I’m not seeing the damage here, and accepting None seems to me like a reasonable trade-off for the benefit of having usable signatures. The None default is a common idiom, and at least one other function in the math module already accepts None in this way (as do many non-math functions, of course):

>>> from math import perm
>>> perm(10, None)
3628800

More generally, I’d expect that having functions with signatures expressible in standard form would aid consistency and compatibility with other Python implementations, as well as helping tools that need to do inspection of signatures for one reason or another.

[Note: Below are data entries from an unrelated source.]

[config.mk]
export PLATFORM = sky130hd
export DESIGN_NAME = rsc2_frame_ctrl_flat
export DESIGN_NICKNAME = d
export VERILOG_FILES = /design/src/rtl/rsc2_frame_ctrl_pkg.sv /design/src/rtl/rsc2_frame_ctrl_if.sv /design/src/rtl/rsc2_ntable_rom.sv /design/src/rtl/rsc2_frame_ctrl.sv /design/src/flat_wrapper.sv
export SDC_FILE = /design/constraint.sdc
export NUM_CORES = 1
export LEC_CHECK = 0
export CORE_MARGIN = 3
export CORE_UTILIZATION = 29
export DETAILED_ROUTE_END_ITERATION = 12
export PLACE_DENSITY = 0.47
export SYNTH_ARGS = -nofsm -noshare
export SYNTH_HDL_FRONTEND = slang
export SYNTH_SLANG_ARGS = --single-unit
export TNS_END_PERCENT = 20
[constraint.sdc]
create_clock -name iclk -period 3.1 [get_ports iclk]
set_input_delay 0.93 -clock iclk [delete_from_list [all_inputs] [get_ports iclk]]
set_output_delay 0.93 -clock iclk [all_outputs]
set_load 0.01 [all_outputs]
[src/rtl/rsc2_frame_ctrl_pkg.sv]
// rsc2 frame controller shared types and frame-length tables.
// Tables are stored as {N, N-1} pairs built at elaboration time.
package rsc2_frame_ctrl_pkg;

    localparam int NW       = 13;
    localparam int DVB_SIZE = 34;
    localparam int WMX_SIZE = 32;

    typedef enum logic [1:0] {
        S_IDLE,
        S_LOOKUP,
        S_RUN,
        S_DONE
    } state_t;

    typedef struct packed {
        logic [NW-1:0] n;
        logic [NW-1:0] nm1;
    } nent_t;

    function automatic nent_t mk_ent(input int n);
        nent_t e;
        e.n   = NW'(n);
        e.nm1 = NW'(n - 1);
        return e;
    endfunction

    localparam nent_t DVB_TAB [DVB_SIZE] = '{
        mk_ent(48),  mk_ent(64),  mk_ent(212), mk_ent(220),
        mk_ent(228), mk_ent(424), mk_ent(432), mk_ent(440),
        mk_ent(752), mk_ent(848), mk_ent(856), mk_ent(864),
        mk_ent(56),  mk_ent(88),  mk_ent(96),  mk_ent(112),
        mk_ent(120), mk_ent(128), mk_ent(152), mk_ent(168),
        mk_ent(176), mk_ent(184), mk_ent(200), mk_ent(232),
        mk_ent(256), mk_ent(304), mk_ent(352), mk_ent(400),
        mk_ent(480), mk_ent(512), mk_ent(600), mk_ent(704),
        mk_ent(1024), mk_ent(2396)
    };

    localparam nent_t WMX_TAB [WMX_SIZE] = '{
        mk_ent(24),  mk_ent(36),  mk_ent(48),  mk_ent(72),
        mk_ent(96),  mk_ent(108), mk_ent(120), mk_ent(144),
        mk_ent(180), mk_ent(192), mk_ent(216), mk_ent(240),
        mk_ent(480), mk_ent(960), mk_ent(1440), mk_ent(1920),
        mk_ent(2400), mk_ent(30), mk_ent(42),  mk_ent(54),
        mk_ent(60),  mk_ent(66),  mk_ent(78),  mk_ent(84),
        mk_ent(90),  mk_ent(102), mk_ent(114), mk_ent(126),
        mk_ent(132), mk_ent(138), mk_ent(150), mk_ent(4800)
    };

endpackage

[src/rtl/rsc2_frame_ctrl_if.sv]
// rsc2 frame controller handshake bundle.
// master: start/advance side; slave: the controller itself.
interface rsc2_frame_ctrl_if #(
    parameter int pW = 13
);
    logic          iclkena;
    logic          istart;
    logic [5:0]    iptype;
    logic          imode;
    logic          ival;
    logic          obusy;
    logic [pW-1:0] oN;
    logic [pW-1:0] oNm1;
    logic [pW-1:0] oaddr;
    logic          oval;
    logic          osop;
    logic          oeop;
    logic          odone;
    logic          oerr;

    modport master (
        output iclkena, istart, iptype, imode, ival,
        input  obusy, oN, oNm1, oaddr,
        input  oval, osop, oeop, odone, oerr
    );

    modport slave (
        input  iclkena, istart, iptype, imode, ival,
        output obusy, oN, oNm1, oaddr,
        output oval, osop, oeop, odone, oerr
    );
endinterface

[src/rtl/rsc2_ntable_rom.sv]
// Registered, mode-muxed frame-length table read with range check.
// Ports: i_en/i_idx/i_mode in; o_n/o_nm1/o_err valid one cycle later.
// RSC2_FRAME_CTRL_WIMAX_EN compiles in the WiMAX table and i_mode.
module rsc2_ntable_rom
    import rsc2_frame_ctrl_pkg::*;
#(
    parameter int pW        = 13,
    parameter int pDVB_SIZE = 34,
    parameter int pWMX_SIZE = 32
) (
    input  logic          i_clk,
    input  logic          i_rst_n,
    input  logic          i_clkena,
    input  logic          i_en,
    input  logic [5:0]    i_idx,
    input  logic          i_mode,
    output logic [pW-1:0] o_n,
    output logic [pW-1:0] o_nm1,
    output logic          o_err
);
    // Never index past the physical table, whatever the size parameter.
    localparam int DVB_LIM = (pDVB_SIZE < DVB_SIZE) ? pDVB_SIZE : DVB_SIZE;

    nent_t w_ent;
    logic  w_err;

`ifdef RSC2_FRAME_CTRL_WIMAX_EN
    localparam int WMX_LIM = (pWMX_SIZE < WMX_SIZE) ? pWMX_SIZE : WMX_SIZE;

    always_comb begin
        w_ent = '0;
        w_err = 1'b0;
        if (i_mode) begin
            w_err = int'(i_idx) >= WMX_LIM;
            if (!w_err) w_ent = WMX_TAB[i_idx[4:0]];
        end else begin
            w_err = int'(i_idx) >= DVB_LIM;
            if (!w_err) w_ent = DVB_TAB[i_idx];
        end
    end
`else
    localparam int unused_wmx = pWMX_SIZE;
    logic w_unused_mode;
    assign w_unused_mode = i_mode;

    always_comb begin
        w_ent = '0;
        w_err = int'(i_idx) >= DVB_LIM;
        if (!w_err) w_ent = DVB_TAB[i_idx];
    end
`endif

    always_ff @(posedge i_clk or negedge i_rst_n) begin
        if (!i_rst_n) begin
            o_n   <= '0;
            o_nm1 <= '0;
            o_err <= 1'b0;
        end else if (i_clkena && i_en) begin
            o_n   <= pW'(w_ent.n);
            o_nm1 <= pW'(w_ent.nm1);
            o_err <= w_err;
        end
    end
endmodule

[src/rtl/rsc2_frame_ctrl.sv]
// rsc2 per-frame length controller: table lookup, duobit counter, framing.
// Ports: iclk, ireset_n (async, active low), bus (slave modport).
// RSC2_FRAME_CTRL_WIMAX_EN enables the WiMAX table and imode.
module rsc2_frame_ctrl
    import rsc2_frame_ctrl_pkg::*;
#(
    parameter int pW        = 13,
    parameter int pDVB_SIZE = 34,
    parameter int pWMX_SIZE = 32
) (
    input  logic          iclk,
    input  logic          ireset_n,
    rsc2_frame_ctrl_if.slave bus
);
    state_t        r_state;
    state_t        w_nxt;
    logic          w_acc;
    logic          w_beat;
    logic [pW-1:0] w_rn;
    logic [pW-1:0] w_rnm1;
    logic          w_rerr;

    logic [pW-1:0] r_n;
    logic [pW-1:0] r_nm1;
    logic [pW-1:0] r_cnt;
    logic [pW-1:0] r_addr;
    logic          r_busy;
    logic          r_val;
    logic          r_sop;
    logic          r_eop;
    logic          r_done;
    logic          r_err;

    // The table read itself samples iptype/imode on the accepted start.
    rsc2_ntable_rom #(
        .pW        (pW),
        .pDVB_SIZE (pDVB_SIZE),
        .pWMX_SIZE (pWMX_SIZE)
    ) u_rom (
        .i_clk    (iclk),
        .i_rst_n  (ireset_n),
        .i_clkena (bus.iclkena),
        .i_en     (w_acc),
        .i_idx    (bus.iptype),
        .i_mode   (bus.imode),
        .o_n      (w_rn),
        .o_nm1    (w_rnm1),
        .o_err    (w_rerr)
    );

    assign w_acc  = (r_state == S_IDLE) && bus.istart;
    // r_eop blocks a further beat while the eop beat is on the outputs.
    assign w_beat = (r_state == S_RUN) && bus.ival && !r_eop;

    always_ff @(posedge iclk or negedge ireset_n) begin
        if (!ireset_n)        r_state <= S_IDLE;
        else if (bus.iclkena) r_state <= w_nxt;
    end

    always_comb begin
        w_nxt = r_state;
        unique case (r_state)
            S_IDLE:   if (bus.istart) w_nxt = S_LOOKUP;
            S_LOOKUP: w_nxt = w_rerr ? S_IDLE : S_RUN;
            S_RUN:    if (r_eop) w_nxt = S_DONE;
            S_DONE:   w_nxt = S_IDLE;
            default:  w_nxt = S_IDLE;
        endcase
    end

    always_ff @(posedge iclk or negedge ireset_n) begin
        if (!ireset_n) begin
            r_n    <= '0;
            r_nm1  <= '0;
            r_cnt  <= '0;
            r_addr <= '0;
            r_busy <= 1'b0;
            r_val  <= 1'b0;
            r_sop  <= 1'b0;
            r_eop  <= 1'b0;
            r_done <= 1'b0;
            r_err  <= 1'b0;
        end else if (bus.iclkena) begin
            r_busy <= (w_nxt != S_IDLE);
            r_done <= (w_nxt == S_DONE);
            r_val  <= w_beat;
            r_sop  <= w_beat && (r_cnt == '0);
            r_eop  <= w_beat && (r_cnt == r_nm1);
            if (w_acc) r_err <= 1'b0;
            if (r_state == S_LOOKUP) begin
                r_n   <= w_rn;
                r_nm1 <= w_rnm1;
                r_err <= w_rerr;
                r_cnt <= '0;
            end
            if (w_beat) begin
                r_addr <= r_cnt;
                r_cnt  <= r_cnt + 1'b1;
            end
        end
    end

    assign bus.obusy = r_busy;
    assign bus.oN    = r_n;
    assign bus.oNm1  = r_nm1;
    assign bus.oaddr = r_addr;
    assign bus.oval  = r_val;
    assign bus.osop  = r_sop;
    assign bus.oeop  = r_eop;
    assign bus.odone = r_done;
    assign bus.oerr  = r_err;
endmodule

[src/flat_wrapper.sv]
// flat-port wrapper written by rule: the top's interface ports become plain ports
module rsc2_frame_ctrl_flat import rsc2_frame_ctrl_pkg::*;
#(
    parameter int pW        = 13,
    parameter int pDVB_SIZE = 34,
    parameter int pWMX_SIZE = 32
)
  (iclk, ireset_n, bus_iclkena, bus_istart, bus_iptype, bus_imode, bus_ival, bus_obusy, bus_oN, bus_oNm1, bus_oaddr, bus_oval, bus_osop, bus_oeop, bus_odone, bus_oerr);
  rsc2_frame_ctrl_if #(.pW(pW)) bus_i ();
  input  logic iclk;
  input  logic ireset_n;
  input wire logic [$bits(bus_i.iclkena)-1:0] bus_iclkena;
  input wire logic [$bits(bus_i.istart)-1:0] bus_istart;
  input wire logic [$bits(bus_i.iptype)-1:0] bus_iptype;
  input wire logic [$bits(bus_i.imode)-1:0] bus_imode;
  input wire logic [$bits(bus_i.ival)-1:0] bus_ival;
  output wire logic [$bits(bus_i.obusy)-1:0] bus_obusy;
  output wire logic [$bits(bus_i.oN)-1:0] bus_oN;
  output wire logic [$bits(bus_i.oNm1)-1:0] bus_oNm1;
  output wire logic [$bits(bus_i.oaddr)-1:0] bus_oaddr;
  output wire logic [$bits(bus_i.oval)-1:0] bus_oval;
  output wire logic [$bits(bus_i.osop)-1:0] bus_osop;
  output wire logic [$bits(bus_i.oeop)-1:0] bus_oeop;
  output wire logic [$bits(bus_i.odone)-1:0] bus_odone;
  output wire logic [$bits(bus_i.oerr)-1:0] bus_oerr;
  assign bus_i.iclkena = bus_iclkena;
  assign bus_i.istart = bus_istart;
  assign bus_i.iptype = bus_iptype;
  assign bus_i.imode = bus_imode;
  assign bus_i.ival = bus_ival;
  assign bus_obusy = bus_i.obusy;
  assign bus_oN = bus_i.oN;
  assign bus_oNm1 = bus_i.oNm1;
  assign bus_oaddr = bus_i.oaddr;
  assign bus_oval = bus_i.oval;
  assign bus_osop = bus_i.osop;
  assign bus_oeop = bus_i.oeop;
  assign bus_odone = bus_i.odone;
  assign bus_oerr = bus_i.oerr;
  rsc2_frame_ctrl #(.pW(pW), .pDVB_SIZE(pDVB_SIZE), .pWMX_SIZE(pWMX_SIZE)) u_core (.iclk(iclk), .ireset_n(ireset_n), .bus(bus_i));
endmodule
==> Word level (Yosys, flattened, before mapping) <==
Memory sizes are Yosys's and may differ from the RTL's.
Cells that the tools add are included.
{ "word_totals": {"regBits": 87, "romBits": 1664, "out_inout_bits": 45, "mem_count": 1} }
{ "classes": {"n_addsub": 1, "order_cmp": 2, "eq_ne": 5, "mux": 11, "bitwise": 1, "reduce_logical": 16} }
{ "mem_list": {"columns": ["name", "depth", "word_bits", "rd", "rd_clocked_by_memory_dff", "write_ports", "line", "rtl"], "rows": [
  ["(name not given)", 64, 26, 1, 0, 0, "rsc2_ntable_rom.sv:49", "if (!w_err) w_ent = DVB_TAB[i_idx];"]
]} }
{ "op_table": {"columns": ["operator", "n"], "rows": [
  ["$mux W26", 3],
  ["$mux W13", 2],
  ["$add A13 B1 Y13 const B", 1],
  ["$eq A13 B13 Y1", 1],
  ["$logic_not A13 Y1", 1],
  ["$pmux W2 S4", 1],
  ["$reduce_and A2 Y1", 4],
  ["$ge A7 B7 Y1 const B", 1],
  ["$not A6 Y7", 1],
  ["$eq A2 B2 Y1 const B", 3],
  ["$ge A6 B6 Y1 const B", 1],
  ["$logic_and A1 B1 Y1", 6],
  ["$mux W2", 3],
  ["$reduce_bool A2 Y1", 3],
  ["$eq A2 B1 Y1 const B", 1],
  ["$logic_not A2 Y1", 1],
  ["$mux W1", 2],
  ["$logic_not A1 Y1", 1]
]} }

==> Logic depth before layout (Yosys ltp) <==
Gate-level depths: netlist of run 1.
{ "depth": {"depth_word": 5, "ltp_mapped": 8, "ltp_nobuf": 6} }

==> Hierarchy <==
A second synthesis of run 1 with hierarchy kept.
{ "unflattened": {"cells_unflattened": 478, "area_unflattened_um2": 4385.5} }
{ "modules_own_cells": {"columns": ["mod", "n_inst", "cells_per_inst", "area_per_inst_um2"], "rows": [
  ["rsc2_frame_ctrl", 1, 280, 2720.1],
  ["rsc2_ntable_rom", 1, 198, 1665.3]
]} }

==> Worst setup path before layout of run 1 <==
No wires, ideal clock.
{ "synth_timing": {"path_type": "input to register", "start": "in bus_iptype[0]", "end": "reg u_core.u_rom.o_nm1[3]", "setup_time_ps": 136, "arrival_time_ps": 2478, "path_slack_ps": 486, "path_stages": 8, "cell_sequence": "clkbuf_1 > inv_1 > ha_1 > clkbuf_1 > or2_2 > a31o_2 > a211oi_1 > o21ai_0"} }
{ "synth_via": {"elab_chain_cells": 5} }
{ "synth_lines": {"columns": ["item", "line", "rtl"], "rows": [
  ["start: declaration", "flat_wrapper.sv:14", "input wire logic [$bits(bus_i.iptype)-1:0] bus_iptype;"],
  ["$not A6 Y7 (implied by the code)", "rsc2_ntable_rom.sv:49", null],
  ["$mem_v2 Z64 W26", null, null],
  ["$mux W26 (implied by the code) (2 in a row)", "rsc2_ntable_rom.sv:49", null],
  ["$mux W26 *", "rsc2_ntable_rom.sv:49", null],
  ["end signal: assignment", "rsc2_ntable_rom.sv:60", "o_nm1 <= pW'(w_ent.nm1);"],
  ["end: declaration", "rsc2_ntable_rom.sv:18", "output logic [pW-1:0] o_nm1,"]
]} }
Every way passes the cells marked *; elsewhere a longest branch is shown, timed or not. The select of a mux whose other input is x is not followed.
A chain may end at the register's enable or synchronous reset.

==> Worst setup path in the final report of run 1 <==
{ "layout_timing": {"start": "in bus_iptype[1]", "end": "reg u_core.u_rom.o_n[6]"} }
{ "layout_via": {"elab_chain_cells": 5} }
{ "layout_lines": {"columns": ["item", "line", "rtl"], "rows": [
  ["$not A6 Y7 (implied by the code)", "rsc2_ntable_rom.sv:49", null],
  ["$mem_v2 Z64 W26", null, null],
  ["$mux W26 (implied by the code) (2 in a row)", "rsc2_ntable_rom.sv:49", null],
  ["$mux W26 *", "rsc2_ntable_rom.sv:49", null],
  ["end signal: assignment", "rsc2_ntable_rom.sv:59", "o_n <= pW'(w_ent.n);"],
  ["end: declaration", "rsc2_ntable_rom.sv:17", "output logic [pW-1:0] o_n,"]
]} }
Marked as above.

Is there a general principle that we should avoid these sorts of changes? What are the downsides of allowing None in this kind of situation?

uranusjr · February 5, 2023, 1:19pm

In theory, I wish arg being optional is less expressed with arg=None, but without a good way to express sentinels^[1], None is the most reasonable compromise to me.

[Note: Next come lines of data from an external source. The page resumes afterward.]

--- src/rtl/seq_adder_subtracter.sv ---
// seq_adder_subtracter
//  Multi-cycle WIDTH-bit two's-complement adder/subtracter. DIGIT bits are
//  summed per clock through a ripple slice with a registered carry, so an
//  operation takes NCHUNK = WIDTH/DIGIT cycles after it is accepted.
//  Ports:
//    clk   : rising-edge clock
//    reset : asynchronous, active-high reset
//    bus   : seq_adder_subtracter_if.slave
//            in_valid/in_ready handshake with A, B, sub, cin
//            out_valid/out_ready handshake with S and flags C, V, Z, N
//  Optional build macro:
//    SATURATE_EN : on signed overflow S clamps to the most positive/negative
//                  value; C and V stay raw, Z and N follow the clamped S.
module seq_adder_subtracter #(
  parameter int WIDTH = 8,
  parameter int DIGIT = 2
) (
  input  logic                   clk,
  input  logic                   reset,
  seq_adder_subtracter_if.slave  bus
);

  localparam int NCHUNK = WIDTH / DIGIT;
  localparam int CW     = (NCHUNK > 1) ? $clog2(NCHUNK) : 1;

  generate
    if (WIDTH < 2 || DIGIT < 1 || (WIDTH % DIGIT) != 0) begin : g_param_check
      $error("seq_adder_subtracter: WIDTH must be >= 2 and a multiple of DIGIT");
    end
  endgenerate

  typedef enum logic [1:0] {
    IDLE = 2'd0,
    RUN  = 2'd1,
    DONE = 2'd2
  } state_t;

  state_t state, state_n;

  logic [WIDTH-1:0] a_reg;
  logic [WIDTH-1:0] b_reg;   // B already inverted for subtraction
  logic             carry;
  logic [CW-1:0]    cnt;
  logic [WIDTH-1:0] acc;

  logic [WIDTH-1:0] s_reg;
  logic             c_reg, v_reg, z_reg, n_reg;

  logic [DIGIT-1:0] a_chunk, b_chunk;
  logic [DIGIT:0]   slice;
  logic [WIDTH-1:0] acc_n;
  logic             last;
  logic             v_raw;
  logic [WIDTH-1:0] s_fin;

  // Datapath: select the current chunk, add it, and merge the slice into
  // the partial sum so the final edge can register S straight from acc_n.
  always_comb begin
    a_chunk = '0;
    b_chunk = '0;
    for (int unsigned k = 0; k < NCHUNK; k++) begin
      if (cnt == CW'(k)) begin
        a_chunk = a_reg[k*DIGIT +: DIGIT];
        b_chunk = b_reg[k*DIGIT +: DIGIT];
      end
    end
    slice = {1'b0, a_chunk} + {1'b0, b_chunk} + {{DIGIT{1'b0}}, carry};
    acc_n = acc;
    for (int unsigned k = 0; k < NCHUNK; k++) begin
      if (cnt == CW'(k)) begin
        acc_n[k*DIGIT +: DIGIT] = slice[DIGIT-1:0];
      end
    end
    last  = (cnt == CW'(NCHUNK - 1));
    v_raw = (a_reg[WIDTH-1] == b_reg[WIDTH-1]) && (acc_n[WIDTH-1] != a_reg[WIDTH-1]);
`ifdef SATURATE_EN
    if (v_raw) begin
      s_fin = a_reg[WIDTH-1] ? {1'b1, {(WIDTH-1){1'b0}}} : {1'b0, {(WIDTH-1){1'b1}}};
    end else begin
      s_fin = acc_n;
    end
`else
    s_fin = acc_n;
`endif
  end

  always_ff @(posedge clk or posedge reset) begin
    if (reset) begin
      state <= IDLE;
    end else begin
      state <= state_n;
    end
  end

  always_comb begin
    state_n = state;
    case (state)
      IDLE:    if (bus.in_valid) state_n = RUN;
      RUN:     if (last)         state_n = DONE;
      DONE:    if (bus.out_ready) state_n = IDLE;
      default: state_n = IDLE;
    endcase
  end

  always_ff @(posedge clk or posedge reset) begin
    if (reset) begin
      a_reg <= '0;
      b_reg <= '0;
      carry <= 1'b0;
      cnt   <= '0;
      acc   <= '0;
      s_reg <= '0;
      c_reg <= 1'b0;
      v_reg <= 1'b0;
      z_reg <= 1'b0;
      n_reg <= 1'b0;
    end else begin
      case (state)
        IDLE: begin
          if (bus.in_valid) begin
            a_reg <= bus.A;
            b_reg <= bus.B ^ {WIDTH{bus.sub}};
            carry <= bus.sub ? 1'b1 : bus.cin;
            cnt   <= '0;
          end
        end
        RUN: begin
          acc   <= acc_n;
          carry <= slice[DIGIT];
          cnt   <= cnt + CW'(1);
          if (last) begin
            s_reg <= s_fin;
            c_reg <= slice[DIGIT];
            v_reg <= v_raw;
            z_reg <= (s_fin == '0);
            n_reg <= s_fin[WIDTH-1];
          end
        end
        default: ;
      endcase
    end
  end

  assign bus.in_ready  = (state == IDLE) && !reset;
  assign bus.out_valid = (state == DONE);
  assign bus.S         = s_reg;
  assign bus.C         = c_reg;
  assign bus.V         = v_reg;
  assign bus.Z         = z_reg;
  assign bus.N         = n_reg;

endmodule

Sentinel values in the stdlib ↩︎

pitrou · February 5, 2023, 1:22pm

This looks more surprising to me than simply log(2.3). The latter I parse immediately, the former it takes some seconds to wonder what that None is for.

So in this particular case of well-known math functions I think that Raymond is right.
That doesn’t mean that passing None can’t be useful (for example it probably makes writing proxies/wrappers easier), but it doesn’t result in very readable code when done directly as in your example.

mdickinson · February 5, 2023, 1:34pm

Right - I wouldn’t expect anyone to be writing code that way in practice, and it definitely wouldn’t be the recommended way to write a log with default base; the change is simply that that’s now permitted.

mdickinson · February 5, 2023, 1:55pm

To give an analogy, it’s similar to the built-in round function: it’s already permitted to write round(2.575, None), but I wouldn’t expect anyone to do so in practice, and I’ve seen no evidence that this permission causes people to deliberately write their round calls in that form. It seems to have been pretty harmless in the round case, and I can’t imagine why it would be any less harmless in the math.log case.

>>> round(3.25, None)
3

arhadthedev · February 5, 2023, 2:09pm

If the single-argument version means a natural logarithm (implying base=math.e), can we declare log as follows and not allow None?

log(x, base=math.e)

storchaka · February 5, 2023, 2:21pm

I concur with Raymond. We should accept that inspect.signature() is not able to represent signatures of all extension functions (for example dict.pop, constructors of int, str).

None is convenient as a default value in most functions implemented in Python, but it is not so conventional for functions implemented in C (it is not accepted as optional int or double argument), and in some cases passing None and not passing an argument both have valid but different semantic (for example in dict.pop).

The correct solution is to implement support of alternate signatures. For example:

dict.pop(key, /)
dict.pop(key, default, /)

str()
str(object, /)
str(bytes, /, encoding, errors='strict')
str(bytes, /, errors)

pitrou · February 5, 2023, 3:07pm

As a sidenote, I don’t understand why math.perm’s second argument is optional.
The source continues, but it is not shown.